The Power of Why

whyI had a conversation with a friend the other day that reminded me of some advice that I have given for a long time. My friend is developing a new kind of software and his coders and programmers are constantly telling him that they can’t solve a particular coding issue. He drives them crazy because any time they tell him they can’t do something, he expects them to be able to tell him why it won’t work. They generally can’t immediately answer this question and so they have to go back and figure out why it can’t be done.

I laughed when he told me this, because it’s something I have been telling company owners to do for years and I might even have been the one to tell him to do this many years ago. When somebody tells you that something can’t be done, you need to make them tell you why. Over the years I have found asking that simple question to be one of the more powerful management tools you can use.

So what is the value in knowing why something doesn’t work? I’ve always found a number of reasons for using this tool:

  • It helps to turn your staff into critical thinkers, because if they know that they are always going to have to explain why something you want won’t work, then they will learn to ask themselves that question before they come and tell you no.
  • And that is important because often, when examining the issue closer, they will find out that perhaps the answer really isn’t no and that there might be another solution they haven’t tried. So making somebody prove that something won’t work often leads to a path to make it work after all.
  • But even if it turns out that the answer is no, then looking closely at why a given solution to a problem wouldn’t work will often let you find another solution, or even a partial solution to your problem. I find that thinking a problem the whole way through is a useful exercise even when it doesn’t produce a solution.
  • This makes better employees, because it forces them to better understand whatever they are working on.

Let me give a simple example of how this might work. Let’s say you ask one of your technicians to set up some kind of special routing for a customer and they come back and tell you that it can’t be done. That first response, that it won’t work, doesn’t give you any usable feedback. If you take it at face value then you are going to have to tell your customer they can’t have what they are asking for. But when you send that technician back to find out why it won’t work, there are a wide range of possible answers that might come back. It may turn out upon pressing them that the technician just doesn’t know how to make it work – which means that they need to seek help from another resource. They might tell you that the technical manual for the router you are using says it won’t work, which is not an acceptable answer unless technical support at the router company can tell you why. They may tell you that you don’t own all of the software or hardware tools needed to make it work – and now you can decide if obtaining those tools makes sense for the application you have in mind. You get the point: understanding why something doesn’t work often will lead you to one or more solutions.

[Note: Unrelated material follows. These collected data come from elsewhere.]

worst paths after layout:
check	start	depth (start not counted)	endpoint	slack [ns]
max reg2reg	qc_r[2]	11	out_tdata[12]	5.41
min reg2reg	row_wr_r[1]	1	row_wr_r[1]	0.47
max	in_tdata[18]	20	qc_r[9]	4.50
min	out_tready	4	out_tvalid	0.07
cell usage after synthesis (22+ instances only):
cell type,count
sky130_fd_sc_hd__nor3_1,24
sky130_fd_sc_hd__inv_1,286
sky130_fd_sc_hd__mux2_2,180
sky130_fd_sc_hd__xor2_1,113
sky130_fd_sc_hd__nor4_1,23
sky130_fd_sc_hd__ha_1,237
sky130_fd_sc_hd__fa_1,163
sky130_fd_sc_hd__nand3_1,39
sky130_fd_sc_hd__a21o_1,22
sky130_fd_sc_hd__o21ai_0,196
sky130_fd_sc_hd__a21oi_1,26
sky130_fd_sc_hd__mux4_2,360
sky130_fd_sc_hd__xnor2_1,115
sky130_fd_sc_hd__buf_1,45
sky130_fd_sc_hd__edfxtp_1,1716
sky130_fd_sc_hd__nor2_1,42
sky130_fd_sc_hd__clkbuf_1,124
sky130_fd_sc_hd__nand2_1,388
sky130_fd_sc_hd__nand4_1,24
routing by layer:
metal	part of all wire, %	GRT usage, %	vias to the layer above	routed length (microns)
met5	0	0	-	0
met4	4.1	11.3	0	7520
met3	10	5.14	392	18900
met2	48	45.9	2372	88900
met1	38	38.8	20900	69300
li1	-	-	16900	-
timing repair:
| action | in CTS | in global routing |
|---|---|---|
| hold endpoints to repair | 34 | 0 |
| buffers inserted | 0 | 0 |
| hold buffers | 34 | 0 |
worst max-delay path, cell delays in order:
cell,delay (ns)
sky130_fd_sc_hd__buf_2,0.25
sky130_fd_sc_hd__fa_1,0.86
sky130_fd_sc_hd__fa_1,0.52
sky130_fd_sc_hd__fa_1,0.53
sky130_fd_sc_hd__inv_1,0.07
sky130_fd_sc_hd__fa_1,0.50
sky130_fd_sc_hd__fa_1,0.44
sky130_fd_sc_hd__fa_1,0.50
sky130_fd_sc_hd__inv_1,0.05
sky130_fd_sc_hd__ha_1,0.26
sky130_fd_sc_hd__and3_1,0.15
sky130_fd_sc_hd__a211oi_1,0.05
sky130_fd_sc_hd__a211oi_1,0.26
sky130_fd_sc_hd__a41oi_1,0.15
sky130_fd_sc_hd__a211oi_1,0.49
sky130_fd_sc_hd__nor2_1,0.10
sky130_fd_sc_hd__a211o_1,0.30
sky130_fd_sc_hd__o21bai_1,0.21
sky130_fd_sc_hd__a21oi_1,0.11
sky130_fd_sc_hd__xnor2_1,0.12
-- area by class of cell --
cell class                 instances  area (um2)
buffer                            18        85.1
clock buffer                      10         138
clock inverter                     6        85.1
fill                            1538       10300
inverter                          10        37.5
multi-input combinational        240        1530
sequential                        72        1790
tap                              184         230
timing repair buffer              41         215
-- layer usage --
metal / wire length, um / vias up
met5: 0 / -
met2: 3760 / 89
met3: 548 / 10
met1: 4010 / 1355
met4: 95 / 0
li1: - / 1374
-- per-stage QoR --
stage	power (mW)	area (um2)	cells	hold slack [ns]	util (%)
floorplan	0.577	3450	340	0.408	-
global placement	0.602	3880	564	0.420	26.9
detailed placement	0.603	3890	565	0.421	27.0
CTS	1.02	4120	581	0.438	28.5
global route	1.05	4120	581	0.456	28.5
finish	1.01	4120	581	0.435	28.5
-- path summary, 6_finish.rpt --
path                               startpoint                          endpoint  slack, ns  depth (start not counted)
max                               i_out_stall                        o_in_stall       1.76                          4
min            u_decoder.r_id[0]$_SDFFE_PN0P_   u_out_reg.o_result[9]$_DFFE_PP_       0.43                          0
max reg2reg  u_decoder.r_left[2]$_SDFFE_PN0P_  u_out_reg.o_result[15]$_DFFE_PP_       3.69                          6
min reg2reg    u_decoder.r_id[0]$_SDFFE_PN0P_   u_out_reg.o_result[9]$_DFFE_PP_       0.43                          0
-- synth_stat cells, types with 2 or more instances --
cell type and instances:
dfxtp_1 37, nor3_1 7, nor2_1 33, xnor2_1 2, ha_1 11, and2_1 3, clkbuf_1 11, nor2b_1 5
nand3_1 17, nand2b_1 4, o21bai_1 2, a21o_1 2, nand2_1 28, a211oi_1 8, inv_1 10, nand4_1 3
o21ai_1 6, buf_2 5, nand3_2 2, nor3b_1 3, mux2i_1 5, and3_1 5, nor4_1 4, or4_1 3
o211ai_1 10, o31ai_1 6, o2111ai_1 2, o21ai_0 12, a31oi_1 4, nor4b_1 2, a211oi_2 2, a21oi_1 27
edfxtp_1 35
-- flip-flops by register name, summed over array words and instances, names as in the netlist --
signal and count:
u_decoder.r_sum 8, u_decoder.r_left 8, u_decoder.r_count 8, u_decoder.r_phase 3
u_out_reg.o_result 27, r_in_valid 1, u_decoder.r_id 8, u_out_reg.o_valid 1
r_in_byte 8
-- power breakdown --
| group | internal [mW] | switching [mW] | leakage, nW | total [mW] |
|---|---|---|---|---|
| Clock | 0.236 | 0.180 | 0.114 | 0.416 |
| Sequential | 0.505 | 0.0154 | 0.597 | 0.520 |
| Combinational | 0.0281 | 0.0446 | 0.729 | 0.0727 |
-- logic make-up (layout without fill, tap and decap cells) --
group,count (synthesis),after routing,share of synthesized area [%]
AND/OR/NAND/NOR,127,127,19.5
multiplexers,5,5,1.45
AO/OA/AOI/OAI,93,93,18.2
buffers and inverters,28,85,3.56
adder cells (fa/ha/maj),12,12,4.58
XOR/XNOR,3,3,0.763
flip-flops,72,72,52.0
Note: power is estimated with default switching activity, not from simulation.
**config.mk**
```make
export PLATFORM = sky130hd
export DESIGN_NAME = iir_df1_cfg
export DESIGN_NICKNAME = d
export VERILOG_FILES = /design/src/iir_df1_pkg.sv /design/src/iir_df1_cfg.sv
export SDC_FILE = /design/constraint.sdc
export NUM_CORES = 1
export LEC_CHECK = 0
export BUFFER_PORTS_ARGS = -buffer_cell sky130_fd_sc_hd__buf_2
export CORE_MARGIN = 2
export CORE_UTILIZATION = 47
export CTS_CLUSTER_SIZE = 25
export DETAILED_ROUTE_END_ITERATION = 7
export GPL_TIMING_DRIVEN = 0
export PLACE_DENSITY_LB_ADDON = 0.15
export SETUP_SLACK_MARGIN = 0.2
export SYNTH_ARGS = -nofsm -noshare
export SYNTH_HDL_FRONTEND = slang
export SYNTH_SLANG_ARGS = --single-unit
```
**constraint.sdc**
```tcl
create_clock -name clk -period 0.8 [get_ports clk]
set_input_delay 0.08 -clock clk [delete_from_list [all_inputs] [get_ports clk]]
set_output_delay 0.08 -clock clk [all_outputs]
set_load 0.03 [all_outputs]
```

My whole consulting practice revolves around finding ways to make things work. My firm gets questions every day about things clients can’t figure out on their own. We never automatically say that something can’t be done, and for the vast majority of the hard questions we are asked we find a solution. The solution we find may not always be what they want to hear, because the solution might be too expensive or for some other reason won’t fit their needs, but they usually happy to learn all of the facts.

Give this a try. It’s really easy to ask why something won’t work. But the first few times you do this you are going to get a lot of blank stares from your staff if they have not been asked this question many times before. But if this becomes one of the tools in your management toolbox, then I predict you are going to find out that a lot of the unsolvable problems your staff has identified are solvable after all. That’s what I’ve always found. Just don’t do this so well that nobody ever calls us with the hard questions!